The Great Vampire Squid

“Who, us?”

WASHINGTON — Goldman Sachs reaped “billions and billions of dollars” in profits by secretly betting in 2006 and 2007 that the U.S. housing market would crash, a strategy that conflicted with the interests of its clients who were still buying the firm’s risky mortgage securities, Senate investigators said Monday.

“The evidence shows that Goldman repeatedly put its own interests and profits ahead of the interests of its clients,” Sen. Carl Levin, D-Mich, the chairman of the Permanent Investigations Subcommittee, told a news briefing. “I think they’ve been misleading to the country.”

The panel provided the first detailed glimpse of its findings from an 18-month investigation into the world’s most prestigious investment bank, setting the stage for a hearing Tuesday at which Goldman’s chief executive, Lloyd Blankfein, and six other company executives will give sworn testimony.

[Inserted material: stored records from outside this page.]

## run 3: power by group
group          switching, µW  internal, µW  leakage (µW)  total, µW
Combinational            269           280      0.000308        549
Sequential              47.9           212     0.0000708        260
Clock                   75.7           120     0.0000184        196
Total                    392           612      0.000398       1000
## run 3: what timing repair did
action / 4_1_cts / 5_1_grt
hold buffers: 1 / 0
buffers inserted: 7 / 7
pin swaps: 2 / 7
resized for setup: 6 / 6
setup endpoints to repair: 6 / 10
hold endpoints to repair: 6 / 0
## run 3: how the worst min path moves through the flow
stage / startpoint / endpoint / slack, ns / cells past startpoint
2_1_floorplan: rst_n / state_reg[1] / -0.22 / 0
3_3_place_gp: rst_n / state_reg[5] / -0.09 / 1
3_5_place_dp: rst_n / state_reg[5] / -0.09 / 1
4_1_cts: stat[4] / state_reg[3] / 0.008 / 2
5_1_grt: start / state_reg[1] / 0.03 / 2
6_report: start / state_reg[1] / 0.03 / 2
`src/rtl/att_pkg.sv`:
```
`default_nettype none
package att_pkg;

  // Default table size and report limit
  localparam int SLOT_COUNT_DEF = 32;
  localparam int MAX_REPORTS    = 32;

  // Register reset values and byte-address decode width
  localparam logic [31:0] LIFETIME_RST    = 32'd60000;
  localparam logic [31:0] IDENT_HOLD_RST  = 32'd18000;
  localparam logic [31:0] ALERT_HOLD_RST  = 32'd60000;
  localparam int          PADDR_W         = 4;

  typedef enum logic [1:0] {
    REG_LIFETIME   = 2'd0,
    REG_IDENT_HOLD = 2'd1,
    REG_ALERT_HOLD = 2'd2
  } reg_idx_t;

  typedef enum logic [2:0] {
    FN_FIND_CREATE = 3'd0,
    FN_FIND        = 3'd1,
    FN_FLIGHT_STAT = 3'd2,
    FN_SURV_STAT   = 3'd3,
    FN_TELEMETRY   = 3'd4,
    FN_SWEEP       = 3'd5,
    FN_CLEAR       = 3'd6,
    FN_UNDEF       = 3'd7
  } func_t;

  typedef enum logic [2:0] {
    OC_DONE      = 3'd0,
    OC_CREATED   = 3'd1,
    OC_MISSING   = 3'd2,
    OC_ADDR_ZERO = 3'd3,
    OC_REPORT    = 3'd4,
    OC_SWEEP_END = 3'd5
  } outcome_t;

  typedef struct packed {
    logic [2:0]  func;
    logic [23:0] address;
    logic [4:0]  slot_sel;
    logic [2:0]  status_code;
    logic [31:0] now_ms;
  } in_item_t;

  typedef struct packed {
    logic [2:0]  outcome;
    logic [4:0]  slot_out;
    logic [23:0] address_out;
    logic        emergency_on;
    logic        ident_on;
    logic [5:0]  report_count;
    logic        last;
  } out_item_t;

  typedef struct packed {
    logic [31:0] track_lifetime_ms;
    logic [31:0] ident_hold_ms;
    logic [31:0] alert_hold_ms;
  } cfg_t;

  typedef enum logic [2:0] {
    ST_IDLE,
    ST_SINGLE,
    ST_FIND,
    ST_FIND_END,
    ST_SWEEP,
    ST_SWEEP_END
  } state_t;

  typedef enum logic [2:0] {
    OP_NONE,
    OP_SINGLE,
    OP_FIND,
    OP_FIND_END,
    OP_SWEEP,
    OP_SWEEP_END
  } dp_op_t;

  typedef struct packed {
    logic   load;
    logic   idx_inc;
    dp_op_t op;
  } cmd_t;

  typedef struct packed {
    logic hit;
    logic idx_last;
    logic out_free;
  } status_t;

endpackage
`default_nettype wire

```
`src/rtl/att_cfg.sv`:
```
`default_nettype none
module att_cfg (
  input  wire logic                           clk,
  input  wire logic                           rst,
  input  wire logic                           psel,
  input  wire logic                           penable,
  input  wire logic                           pwrite,
  input  wire logic [att_pkg::PADDR_W-1:0]    paddr,
  input  wire logic [31:0]                    pwdata,
  output logic [31:0]                         prdata,
  output logic                                pready,
  output att_pkg::cfg_t                       cfg
);
  import att_pkg::*;

  logic [1:0] ridx;

  assign ridx   = paddr[3:2];
  assign pready = 1'b1;

  // Write registers on the access phase
  always_ff @(posedge clk) begin
    if (rst) begin
      cfg.track_lifetime_ms <= LIFETIME_RST;
      cfg.ident_hold_ms     <= IDENT_HOLD_RST;
      cfg.alert_hold_ms     <= ALERT_HOLD_RST;
    end else if (psel && penable && pwrite) begin
      case (ridx)
        REG_LIFETIME:   cfg.track_lifetime_ms <= pwdata;
        REG_IDENT_HOLD: cfg.ident_hold_ms     <= pwdata;
        REG_ALERT_HOLD: cfg.alert_hold_ms     <= pwdata;
        default: ;
      endcase
    end
  end

  // Read back
  always_comb begin
    case (ridx)
      REG_LIFETIME:   prdata = cfg.track_lifetime_ms;
      REG_IDENT_HOLD: prdata = cfg.ident_hold_ms;
      REG_ALERT_HOLD: prdata = cfg.alert_hold_ms;
      default:        prdata = '0;
    endcase
  end

endmodule
`default_nettype wire

```
`src/rtl/att_ctrl.sv`:
```
`default_nettype none
module att_ctrl (
  input  wire logic              clk,
  input  wire logic              rst,
  input  wire logic              in_valid,
  input  wire att_pkg::in_item_t in_data,
  output logic                   in_ready,
  input  wire att_pkg::status_t  status,
  output att_pkg::cmd_t          cmd
);
  import att_pkg::*;

  state_t state, state_next;

  // State register
  always_ff @(posedge clk) begin
    if (rst) begin
      state <= ST_IDLE;
    end else begin
      state <= state_next;
    end
  end

  // Next state and commands
  always_comb begin
    state_next  = state;
    in_ready    = 1'b0;
    cmd.load    = 1'b0;
    cmd.idx_inc = 1'b0;
    cmd.op      = OP_NONE;
    case (state)
      ST_IDLE: begin
        in_ready = 1'b1;
        if (in_valid) begin
          cmd.load = 1'b1;
          if (in_data.func inside {FN_FIND_CREATE, FN_FIND} && in_data.address != '0) begin
            state_next = ST_FIND;
          end else if (in_data.func == FN_SWEEP) begin
            state_next = ST_SWEEP;
          end else begin
            state_next = ST_SINGLE;
          end
        end
      end
      ST_SINGLE: begin
        if (status.out_free) begin
          cmd.op     = OP_SINGLE;
          state_next = ST_IDLE;
        end
      end
      // Hold the scan while a result waits, so a hit can always be emitted
      ST_FIND: begin
        if (status.out_free) begin
          cmd.op = OP_FIND;
          if (status.hit) begin
            state_next = ST_IDLE;
          end else if (status.idx_last) begin
            state_next = ST_FIND_END;
          end else begin
            cmd.idx_inc = 1'b1;
          end
        end
      end
      ST_FIND_END: begin
        if (status.out_free) begin
          cmd.op     = OP_FIND_END;
          state_next = ST_IDLE;
        end
      end
      ST_SWEEP: begin
        if (status.out_free) begin
          cmd.op = OP_SWEEP;
          if (status.idx_last) begin
            state_next = ST_SWEEP_END;
          end else begin
            cmd.idx_inc = 1'b1;
          end
        end
      end
      ST_SWEEP_END: begin
        if (status.out_free) begin
          cmd.op     = OP_SWEEP_END;
          state_next = ST_IDLE;
        end
      end
      default: state_next = ST_IDLE;
    endcase
  end

endmodule
`default_nettype wire

```
`src/rtl/att_dp.sv`:
```
`default_nettype none
module att_dp #(
  parameter int SLOT_COUNT = att_pkg::SLOT_COUNT_DEF
) (
  input  wire logic               clk,
  input  wire logic               rst,
  input  wire att_pkg::cmd_t      cmd,
  output att_pkg::status_t        status,
  input  wire att_pkg::in_item_t  in_data,
  input  wire att_pkg::cfg_t      cfg,
  input  wire logic               out_ready,
  output logic                    out_valid,
  output att_pkg::out_item_t      out_data
);
  import att_pkg::*;

  localparam int IW = $clog2(SLOT_COUNT);

  in_item_t            item;
  logic [IW-1:0]       idx;
  logic [IW-1:0]       empty_idx;
  logic                have_empty;
  logic [5:0]          n_rep;

  logic [SLOT_COUNT-1:0] valid;
  logic [SLOT_COUNT-1:0] changed;
  logic [SLOT_COUNT-1:0] tel;
  logic [23:0]           key_mem   [SLOT_COUNT];
  logic [31:0]           touch_mem [SLOT_COUNT];
  logic [31:0]           ident_mem [SLOT_COUNT];
  logic [31:0]           alert_mem [SLOT_COUNT];

  logic [IW-1:0] sel_idx;
  logic          sel_bad;
  logic          now_ok;
  logic          hit;
  logic          drop;
  logic          ie;
  logic          ae;
  logic          chg_new;
  logic          rep;
  logic [31:0]   ident_new;
  logic [31:0]   alert_new;
  logic          st_alert;
  logic          st_ident;
  logic          emit;
  out_item_t     res;

  assign sel_idx = IW'(item.slot_sel);
  assign sel_bad = 32'(item.slot_sel) >= 32'(SLOT_COUNT);
  assign now_ok  = item.now_ms != '0;
  assign hit     = valid[idx] && key_mem[idx] == item.address;

  // Ageing checks on the scanned slot
  assign drop      = now_ok && cfg.track_lifetime_ms < (item.now_ms - touch_mem[idx]);
  assign ie        = ident_mem[idx] != '0 && now_ok &&
                     cfg.ident_hold_ms < (item.now_ms - ident_mem[idx]);
  assign ae        = alert_mem[idx] != '0 && now_ok &&
                     cfg.alert_hold_ms < (item.now_ms - alert_mem[idx]);
  assign ident_new = ie ? '0 : ident_mem[idx];
  assign alert_new = ae ? '0 : alert_mem[idx];
  assign chg_new   = changed[idx] | ie | ae;
  assign rep       = valid[idx] && !drop && chg_new && tel[idx] && !n_rep[5];

  assign status.hit      = hit;
  assign status.idx_last = idx == IW'(SLOT_COUNT - 1);
  assign status.out_free = !out_valid || out_ready;

  // Decode status codes into stamps
  always_comb begin
    st_alert = 1'b0;
    st_ident = 1'b0;
    case (item.func)
      FN_FLIGHT_STAT: begin
        st_alert = item.status_code inside {3'd2, 3'd3, 3'd4};
        st_ident = item.status_code inside {3'd4, 3'd5};
      end
      FN_SURV_STAT: begin
        st_alert = item.status_code inside {3'd1, 3'd2};
        st_ident = item.status_code == 3'd3;
      end
      default: ;
    endcase
  end

  // Build the result for this cycle
  always_comb begin
    emit = 1'b0;
    res  = '0;
    res.last = 1'b1;
    case (cmd.op)
      OP_SINGLE: begin
        emit = 1'b1;
        case (item.func)
          FN_FIND_CREATE, FN_FIND: res.outcome = OC_ADDR_ZERO;
          FN_FLIGHT_STAT, FN_SURV_STAT, FN_TELEMETRY: begin
            res.outcome  = sel_bad ? OC_MISSING : OC_DONE;
            res.slot_out = item.slot_sel;
          end
          FN_CLEAR: res.outcome = OC_DONE;
          default:  res.outcome = OC_MISSING;
        endcase
      end
      OP_FIND: begin
        emit            = hit;
        res.outcome     = OC_DONE;
        res.slot_out    = 5'(idx);
        res.address_out = item.address;
      end
      OP_FIND_END: begin
        emit = 1'b1;
        if (item.func == FN_FIND || !have_empty) begin
          res.outcome = OC_MISSING;
        end else begin
          res.outcome     = OC_CREATED;
          res.slot_out    = 5'(empty_idx);
          res.address_out = item.address;
        end
      end
      OP_SWEEP: begin
        emit             = rep;
        res.outcome      = OC_REPORT;
        res.slot_out     = 5'(idx);
        res.address_out  = key_mem[idx];
        res.emergency_on = alert_new != '0;
        res.ident_on     = ident_new != '0;
        res.last         = 1'b0;
      end
      OP_SWEEP_END: begin
        emit             = 1'b1;
        res.outcome      = OC_SWEEP_END;
        res.report_count = n_rep;
      end
      default: ;
    endcase
  end

  // Output register
  always_ff @(posedge clk) begin
    if (rst) begin
      out_valid <= 1'b0;
    end else if (emit) begin
      out_valid <= 1'b1;
    end else if (out_ready) begin
      out_valid <= 1'b0;
    end
  end

  always_ff @(posedge clk) begin
    if (emit) begin
      out_data <= res;
    end
  end

  // Item latch and scan counters
  always_ff @(posedge clk) begin
    if (cmd.load) begin
      item       <= in_data;
      idx        <= '0;
      have_empty <= 1'b0;
      n_rep      <= '0;
    end else begin
      if (cmd.idx_inc) begin
        idx <= idx + 1'b1;
      end
      if (cmd.op == OP_FIND && !valid[idx] && !have_empty) begin
        have_empty <= 1'b1;
        empty_idx  <= idx;
      end
      if (cmd.op == OP_SWEEP && rep) begin
        n_rep <= n_rep + 1'b1;
      end
    end
  end

  // Occupancy flags
  always_ff @(posedge clk) begin
    if (rst) begin
      valid <= '0;
    end else begin
      case (cmd.op)
        OP_SINGLE: begin
          if (item.func == FN_CLEAR) begin
            valid <= '0;
          end
        end
        OP_FIND_END: begin
          if (item.func == FN_FIND_CREATE && have_empty) begin
            valid[empty_idx] <= 1'b1;
          end
        end
        OP_SWEEP: begin
          if (valid[idx] && drop) begin
            valid[idx] <= 1'b0;
          end
        end
        default: ;
      endcase
    end
  end

  // Slot entries
  always_ff @(posedge clk) begin
    case (cmd.op)
      OP_SINGLE: begin
        if (!sel_bad) begin
          if (item.func == FN_TELEMETRY) begin
            tel[sel_idx] <= 1'b1;
          end
          if (st_alert) begin
            alert_mem[sel_idx] <= item.now_ms;
          end
          if (st_ident) begin
            ident_mem[sel_idx] <= item.now_ms;
          end
          // Mark and touch the slot once for any stamp or telemetry
          if (item.func == FN_TELEMETRY || st_alert || st_ident) begin
            changed[sel_idx]   <= 1'b1;
            touch_mem[sel_idx] <= item.now_ms;
          end
        end
      end
      OP_FIND: begin
        if (hit) begin
          touch_mem[idx] <= item.now_ms;
        end
      end
      OP_FIND_END: begin
        if (item.func == FN_FIND_CREATE && have_empty) begin
          key_mem[empty_idx]   <= item.address;
          changed[empty_idx]   <= 1'b0;
          tel[empty_idx]       <= 1'b0;
          touch_mem[empty_idx] <= item.now_ms;
          alert_mem[empty_idx] <= '0;
          ident_mem[empty_idx] <= '0;
        end
      end
      OP_SWEEP: begin
        if (valid[idx] && !drop) begin
          ident_mem[idx] <= ident_new;
          alert_mem[idx] <= alert_new;
          changed[idx]   <= chg_new && !rep;
        end
      end
      default: ;
    endcase
  end

endmodule
`default_nettype wire

```
`src/rtl/aircraft_track_table.sv`:
```
`default_nettype none
// Channel  Signals                              Direction
// input    in_valid / in_ready / in_data        item in
// output   out_valid / out_ready / out_data     item out
// config   psel penable pwrite paddr pwdata     register write and read
//
// Finds and sweeps scan one slot per cycle while the output is free, using
// the single slot read port of the datapath. Other operations emit one result.
// One item is in work at a time; the next is taken while a result waits.
// A stalled output holds the scan in place. Synchronous reset empties the table.
module aircraft_track_table #(
  parameter int SLOT_COUNT = att_pkg::SLOT_COUNT_DEF
) (
  input  wire logic                        clk,
  input  wire logic                        rst,
  input  wire logic                        in_valid,
  output logic                             in_ready,
  input  wire att_pkg::in_item_t           in_data,
  output logic                             out_valid,
  input  wire logic                        out_ready,
  output att_pkg::out_item_t               out_data,
  input  wire logic                        psel,
  input  wire logic                        penable,
  input  wire logic                        pwrite,
  input  wire logic [att_pkg::PADDR_W-1:0] paddr,
  input  wire logic [31:0]                 pwdata,
  output logic [31:0]                      prdata,
  output logic                             pready
);
  import att_pkg::*;

  cfg_t    cfg;
  cmd_t    cmd;
  status_t status;

  att_cfg u_cfg (
    .clk(clk), .rst(rst), .psel(psel), .penable(penable), .pwrite(pwrite),
    .paddr(paddr), .pwdata(pwdata), .prdata(prdata), .pready(pready), .cfg(cfg)
  );

  att_ctrl u_ctrl (
    .clk(clk), .rst(rst), .in_valid(in_valid), .in_data(in_data),
    .in_ready(in_ready), .status(status), .cmd(cmd)
  );

  att_dp #(.SLOT_COUNT(SLOT_COUNT)) u_dp (
    .clk(clk), .rst(rst), .cmd(cmd), .status(status), .in_data(in_data),
    .cfg(cfg), .out_ready(out_ready), .out_valid(out_valid), .out_data(out_data)
  );

endmodule
`default_nettype wire
```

Blankfein, in testimony prepared for delivery Tuesday, denied that Goldman orchestrated a “massive short,” or a series of negative bets that enabled it to ring up huge profits when the housing bubble burst and sank the nation’s economy.

“And we certainly did not bet against our clients,” he said.

The subcommittee’s findings bolstered reports in November and December by McClatchy that Goldman had marketed $57 billion in risky mortgage securities, including $39 billion backed by mortgages that it bought from lenders, in 2006 and 2007, without telling investors that it was secretly making bets on a housing downturn.

2 thoughts on “The Great Vampire Squid

Comments are closed.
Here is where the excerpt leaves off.